(Stored data)
BEGIN

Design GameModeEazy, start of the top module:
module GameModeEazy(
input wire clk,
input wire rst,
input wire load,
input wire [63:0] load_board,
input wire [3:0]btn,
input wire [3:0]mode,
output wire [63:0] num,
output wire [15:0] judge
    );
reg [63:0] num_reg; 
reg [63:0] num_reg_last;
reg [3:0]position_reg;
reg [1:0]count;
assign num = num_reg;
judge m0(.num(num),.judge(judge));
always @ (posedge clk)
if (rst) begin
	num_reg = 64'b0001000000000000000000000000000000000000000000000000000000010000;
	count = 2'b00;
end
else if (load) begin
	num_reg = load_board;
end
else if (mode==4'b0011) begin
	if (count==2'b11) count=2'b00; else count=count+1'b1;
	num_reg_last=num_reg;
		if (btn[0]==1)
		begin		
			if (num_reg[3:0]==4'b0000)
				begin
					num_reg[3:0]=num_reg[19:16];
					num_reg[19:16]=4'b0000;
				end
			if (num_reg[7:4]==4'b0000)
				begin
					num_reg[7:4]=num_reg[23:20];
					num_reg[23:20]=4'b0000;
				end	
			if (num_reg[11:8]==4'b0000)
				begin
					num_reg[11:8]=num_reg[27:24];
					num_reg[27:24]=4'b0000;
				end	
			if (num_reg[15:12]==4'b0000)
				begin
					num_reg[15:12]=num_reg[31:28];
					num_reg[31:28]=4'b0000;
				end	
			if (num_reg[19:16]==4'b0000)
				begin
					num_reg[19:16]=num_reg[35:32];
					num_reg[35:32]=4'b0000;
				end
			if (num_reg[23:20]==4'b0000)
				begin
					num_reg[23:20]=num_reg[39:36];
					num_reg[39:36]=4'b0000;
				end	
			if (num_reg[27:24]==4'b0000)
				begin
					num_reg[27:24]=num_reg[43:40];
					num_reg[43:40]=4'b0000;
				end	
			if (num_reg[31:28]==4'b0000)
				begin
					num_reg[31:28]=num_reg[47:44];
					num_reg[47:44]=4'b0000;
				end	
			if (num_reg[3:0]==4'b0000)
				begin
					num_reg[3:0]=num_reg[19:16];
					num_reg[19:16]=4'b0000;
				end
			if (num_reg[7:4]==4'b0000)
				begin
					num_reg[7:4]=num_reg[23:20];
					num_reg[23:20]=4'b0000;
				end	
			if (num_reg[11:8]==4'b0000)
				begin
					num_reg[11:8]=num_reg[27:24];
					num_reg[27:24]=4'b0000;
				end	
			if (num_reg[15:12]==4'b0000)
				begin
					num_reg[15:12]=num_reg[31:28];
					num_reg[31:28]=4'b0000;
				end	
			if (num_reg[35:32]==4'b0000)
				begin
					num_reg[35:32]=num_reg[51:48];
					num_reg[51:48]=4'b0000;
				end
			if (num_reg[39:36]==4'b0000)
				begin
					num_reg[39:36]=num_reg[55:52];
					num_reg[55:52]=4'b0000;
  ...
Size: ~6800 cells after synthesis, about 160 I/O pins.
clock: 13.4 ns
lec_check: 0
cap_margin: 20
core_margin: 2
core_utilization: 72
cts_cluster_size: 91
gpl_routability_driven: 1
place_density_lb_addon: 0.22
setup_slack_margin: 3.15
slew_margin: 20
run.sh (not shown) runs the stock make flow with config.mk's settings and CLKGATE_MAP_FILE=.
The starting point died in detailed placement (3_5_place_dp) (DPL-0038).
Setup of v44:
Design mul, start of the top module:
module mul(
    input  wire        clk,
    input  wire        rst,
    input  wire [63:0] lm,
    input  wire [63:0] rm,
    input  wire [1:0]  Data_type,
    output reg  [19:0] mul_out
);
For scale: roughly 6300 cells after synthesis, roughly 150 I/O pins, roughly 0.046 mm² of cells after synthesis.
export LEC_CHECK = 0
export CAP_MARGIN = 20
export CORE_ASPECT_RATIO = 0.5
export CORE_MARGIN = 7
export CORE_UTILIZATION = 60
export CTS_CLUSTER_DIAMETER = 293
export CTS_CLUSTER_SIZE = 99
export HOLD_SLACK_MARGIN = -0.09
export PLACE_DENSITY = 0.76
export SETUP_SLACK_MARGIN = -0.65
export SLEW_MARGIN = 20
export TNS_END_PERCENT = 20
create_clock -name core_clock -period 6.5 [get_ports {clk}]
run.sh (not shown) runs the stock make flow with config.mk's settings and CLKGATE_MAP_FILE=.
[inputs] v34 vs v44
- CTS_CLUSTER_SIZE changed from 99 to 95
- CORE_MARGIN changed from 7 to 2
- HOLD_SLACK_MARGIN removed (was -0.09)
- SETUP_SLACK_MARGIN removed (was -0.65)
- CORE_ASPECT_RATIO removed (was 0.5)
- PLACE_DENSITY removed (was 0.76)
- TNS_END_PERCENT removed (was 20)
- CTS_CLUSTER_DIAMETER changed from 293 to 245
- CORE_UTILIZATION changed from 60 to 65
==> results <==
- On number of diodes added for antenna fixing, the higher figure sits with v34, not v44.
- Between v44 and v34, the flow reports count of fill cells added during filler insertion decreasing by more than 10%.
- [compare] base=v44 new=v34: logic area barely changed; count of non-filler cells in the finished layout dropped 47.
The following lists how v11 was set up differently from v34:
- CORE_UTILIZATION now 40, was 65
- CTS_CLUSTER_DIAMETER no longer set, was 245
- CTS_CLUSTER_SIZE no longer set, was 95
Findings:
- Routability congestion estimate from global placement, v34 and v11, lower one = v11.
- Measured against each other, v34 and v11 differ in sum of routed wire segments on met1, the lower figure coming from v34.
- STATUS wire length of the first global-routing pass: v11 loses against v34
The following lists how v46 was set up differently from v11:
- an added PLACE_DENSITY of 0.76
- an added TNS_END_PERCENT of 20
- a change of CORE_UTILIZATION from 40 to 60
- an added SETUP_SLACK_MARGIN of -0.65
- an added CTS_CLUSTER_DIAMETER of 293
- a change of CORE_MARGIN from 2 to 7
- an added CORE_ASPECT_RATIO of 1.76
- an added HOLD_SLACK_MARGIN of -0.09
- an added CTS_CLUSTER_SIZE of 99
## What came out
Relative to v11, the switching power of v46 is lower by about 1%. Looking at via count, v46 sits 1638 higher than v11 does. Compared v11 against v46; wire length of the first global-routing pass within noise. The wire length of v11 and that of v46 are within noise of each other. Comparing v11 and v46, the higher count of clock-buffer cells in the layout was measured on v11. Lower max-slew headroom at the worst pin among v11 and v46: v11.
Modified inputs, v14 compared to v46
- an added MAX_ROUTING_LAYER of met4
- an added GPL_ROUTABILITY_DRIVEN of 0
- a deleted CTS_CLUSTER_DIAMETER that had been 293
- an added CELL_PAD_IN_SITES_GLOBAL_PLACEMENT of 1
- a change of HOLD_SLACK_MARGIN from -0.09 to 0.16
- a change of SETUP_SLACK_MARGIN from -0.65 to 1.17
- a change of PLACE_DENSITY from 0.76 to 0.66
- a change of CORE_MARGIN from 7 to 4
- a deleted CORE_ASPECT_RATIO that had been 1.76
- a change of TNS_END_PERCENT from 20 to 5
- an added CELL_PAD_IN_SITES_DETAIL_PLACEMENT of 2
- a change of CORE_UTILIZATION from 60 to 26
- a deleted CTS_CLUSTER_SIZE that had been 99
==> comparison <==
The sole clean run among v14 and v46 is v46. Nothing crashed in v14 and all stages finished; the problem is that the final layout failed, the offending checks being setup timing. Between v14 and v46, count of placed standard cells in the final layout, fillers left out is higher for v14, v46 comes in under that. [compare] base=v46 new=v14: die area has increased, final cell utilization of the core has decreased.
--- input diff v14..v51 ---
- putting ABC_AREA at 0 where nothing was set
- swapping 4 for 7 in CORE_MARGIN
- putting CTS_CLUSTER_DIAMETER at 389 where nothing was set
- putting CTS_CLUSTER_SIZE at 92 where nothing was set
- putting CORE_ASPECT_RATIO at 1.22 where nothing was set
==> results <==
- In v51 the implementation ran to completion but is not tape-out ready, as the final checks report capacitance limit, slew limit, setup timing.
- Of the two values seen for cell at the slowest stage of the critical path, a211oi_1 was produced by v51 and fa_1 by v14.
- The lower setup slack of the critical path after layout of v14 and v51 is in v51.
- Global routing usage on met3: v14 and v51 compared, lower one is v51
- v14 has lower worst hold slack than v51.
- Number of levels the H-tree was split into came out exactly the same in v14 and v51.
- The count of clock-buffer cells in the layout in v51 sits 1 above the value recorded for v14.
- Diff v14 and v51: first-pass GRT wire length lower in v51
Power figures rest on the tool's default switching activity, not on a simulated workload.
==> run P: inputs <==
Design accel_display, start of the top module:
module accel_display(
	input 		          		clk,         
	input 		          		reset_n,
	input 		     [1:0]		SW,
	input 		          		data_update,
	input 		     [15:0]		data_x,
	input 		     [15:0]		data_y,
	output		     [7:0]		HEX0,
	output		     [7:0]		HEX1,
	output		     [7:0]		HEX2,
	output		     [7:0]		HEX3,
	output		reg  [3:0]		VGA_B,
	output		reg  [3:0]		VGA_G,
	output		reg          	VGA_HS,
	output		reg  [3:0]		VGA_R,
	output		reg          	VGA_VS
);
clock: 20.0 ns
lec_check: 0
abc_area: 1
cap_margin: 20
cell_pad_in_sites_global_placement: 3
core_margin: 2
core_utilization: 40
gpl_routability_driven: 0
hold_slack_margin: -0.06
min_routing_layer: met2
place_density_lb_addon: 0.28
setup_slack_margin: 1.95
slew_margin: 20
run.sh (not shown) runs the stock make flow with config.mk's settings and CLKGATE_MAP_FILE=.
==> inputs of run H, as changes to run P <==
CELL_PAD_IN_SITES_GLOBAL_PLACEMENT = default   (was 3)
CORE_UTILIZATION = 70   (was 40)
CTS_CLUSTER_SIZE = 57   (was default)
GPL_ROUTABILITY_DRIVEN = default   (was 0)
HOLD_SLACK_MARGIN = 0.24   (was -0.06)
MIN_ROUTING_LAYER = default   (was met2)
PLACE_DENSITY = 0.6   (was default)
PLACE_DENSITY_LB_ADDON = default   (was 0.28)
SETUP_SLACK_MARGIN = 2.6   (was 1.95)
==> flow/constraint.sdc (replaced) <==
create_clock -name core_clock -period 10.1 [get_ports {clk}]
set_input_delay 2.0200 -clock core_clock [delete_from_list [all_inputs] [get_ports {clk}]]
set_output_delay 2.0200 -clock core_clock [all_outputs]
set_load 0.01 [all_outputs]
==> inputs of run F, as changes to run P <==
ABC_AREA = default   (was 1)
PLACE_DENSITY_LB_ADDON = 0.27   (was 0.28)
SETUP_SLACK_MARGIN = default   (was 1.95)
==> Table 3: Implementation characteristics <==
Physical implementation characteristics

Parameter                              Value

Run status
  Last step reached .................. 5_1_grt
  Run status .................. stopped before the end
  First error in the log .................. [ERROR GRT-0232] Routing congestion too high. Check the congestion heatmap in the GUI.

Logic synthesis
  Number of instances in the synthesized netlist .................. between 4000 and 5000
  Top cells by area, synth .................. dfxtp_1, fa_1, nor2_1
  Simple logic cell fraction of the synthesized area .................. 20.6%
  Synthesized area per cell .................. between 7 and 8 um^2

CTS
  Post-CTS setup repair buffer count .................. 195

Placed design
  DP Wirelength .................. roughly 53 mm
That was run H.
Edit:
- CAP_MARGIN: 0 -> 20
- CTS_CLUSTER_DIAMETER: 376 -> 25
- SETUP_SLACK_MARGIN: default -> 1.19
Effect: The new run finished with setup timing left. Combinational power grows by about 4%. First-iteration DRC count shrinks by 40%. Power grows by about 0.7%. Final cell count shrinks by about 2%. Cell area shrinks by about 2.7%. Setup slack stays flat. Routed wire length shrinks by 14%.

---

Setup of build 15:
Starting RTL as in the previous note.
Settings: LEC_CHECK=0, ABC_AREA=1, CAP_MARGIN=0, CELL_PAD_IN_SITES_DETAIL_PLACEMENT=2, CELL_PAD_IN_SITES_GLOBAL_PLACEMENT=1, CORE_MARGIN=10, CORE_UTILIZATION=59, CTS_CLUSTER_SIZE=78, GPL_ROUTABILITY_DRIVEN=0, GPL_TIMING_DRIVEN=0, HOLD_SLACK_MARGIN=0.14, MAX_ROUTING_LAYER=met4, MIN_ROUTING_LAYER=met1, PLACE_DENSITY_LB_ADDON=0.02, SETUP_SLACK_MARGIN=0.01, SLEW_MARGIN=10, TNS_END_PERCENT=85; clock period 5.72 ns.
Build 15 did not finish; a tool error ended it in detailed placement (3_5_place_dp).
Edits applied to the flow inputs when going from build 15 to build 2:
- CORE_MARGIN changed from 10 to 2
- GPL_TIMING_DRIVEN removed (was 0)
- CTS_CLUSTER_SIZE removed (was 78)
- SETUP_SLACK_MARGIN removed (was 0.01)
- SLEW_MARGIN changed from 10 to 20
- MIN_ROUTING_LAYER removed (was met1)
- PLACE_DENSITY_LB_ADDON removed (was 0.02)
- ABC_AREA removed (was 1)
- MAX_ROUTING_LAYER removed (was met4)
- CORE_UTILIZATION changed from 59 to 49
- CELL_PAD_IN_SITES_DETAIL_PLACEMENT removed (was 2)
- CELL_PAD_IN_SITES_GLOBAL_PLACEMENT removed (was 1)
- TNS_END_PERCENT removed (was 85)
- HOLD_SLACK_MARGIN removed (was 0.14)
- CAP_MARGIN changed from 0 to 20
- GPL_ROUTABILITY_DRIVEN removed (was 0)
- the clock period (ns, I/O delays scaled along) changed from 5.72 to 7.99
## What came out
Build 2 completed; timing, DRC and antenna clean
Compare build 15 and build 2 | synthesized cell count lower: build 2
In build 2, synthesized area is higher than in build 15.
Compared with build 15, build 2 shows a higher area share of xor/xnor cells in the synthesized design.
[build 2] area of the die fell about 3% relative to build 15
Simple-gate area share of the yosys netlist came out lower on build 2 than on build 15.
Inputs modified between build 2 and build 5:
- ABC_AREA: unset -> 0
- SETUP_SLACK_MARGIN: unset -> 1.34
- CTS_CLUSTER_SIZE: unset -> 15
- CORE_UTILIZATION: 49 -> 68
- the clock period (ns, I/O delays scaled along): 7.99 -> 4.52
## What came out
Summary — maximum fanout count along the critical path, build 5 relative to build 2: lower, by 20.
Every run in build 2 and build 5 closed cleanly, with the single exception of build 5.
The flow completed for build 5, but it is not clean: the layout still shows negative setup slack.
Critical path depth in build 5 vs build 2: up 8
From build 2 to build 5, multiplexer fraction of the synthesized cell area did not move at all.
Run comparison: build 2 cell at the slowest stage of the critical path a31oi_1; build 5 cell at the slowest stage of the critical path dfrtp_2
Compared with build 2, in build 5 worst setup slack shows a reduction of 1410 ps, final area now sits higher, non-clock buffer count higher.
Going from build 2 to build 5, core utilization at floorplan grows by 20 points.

END

== EXERCISE PROMPT ==
Output exactly the lines from the one containing "Build 2 completed;" through the last line of the entries, both ends included.

== RESPONSE ==
Build 2 completed; timing, DRC and antenna clean
Compare build 15 and build 2 | synthesized cell count lower: build 2
In build 2, synthesized area is higher than in build 15.
Compared with build 15, build 2 shows a higher area share of xor/xnor cells in the synthesized design.
[build 2] area of the die fell about 3% relative to build 15
Simple-gate area share of the yosys netlist came out lower on build 2 than on build 15.
Inputs modified between build 2 and build 5:
- ABC_AREA: unset -> 0
- SETUP_SLACK_MARGIN: unset -> 1.34
- CTS_CLUSTER_SIZE: unset -> 15
- CORE_UTILIZATION: 49 -> 68
- the clock period (ns, I/O delays scaled along): 7.99 -> 4.52
## What came out
Summary — maximum fanout count along the critical path, build 5 relative to build 2: lower, by 20.
Every run in build 2 and build 5 closed cleanly, with the single exception of build 5.
The flow completed for build 5, but it is not clean: the layout still shows negative setup slack.
Critical path depth in build 5 vs build 2: up 8
From build 2 to build 5, multiplexer fraction of the synthesized cell area did not move at all.
Run comparison: build 2 cell at the slowest stage of the critical path a31oi_1; build 5 cell at the slowest stage of the critical path dfrtp_2
Compared with build 2, in build 5 worst setup slack shows a reduction of 1410 ps, final area now sits higher, non-clock buffer count higher.
Going from build 2 to build 5, core utilization at floorplan grows by 20 points.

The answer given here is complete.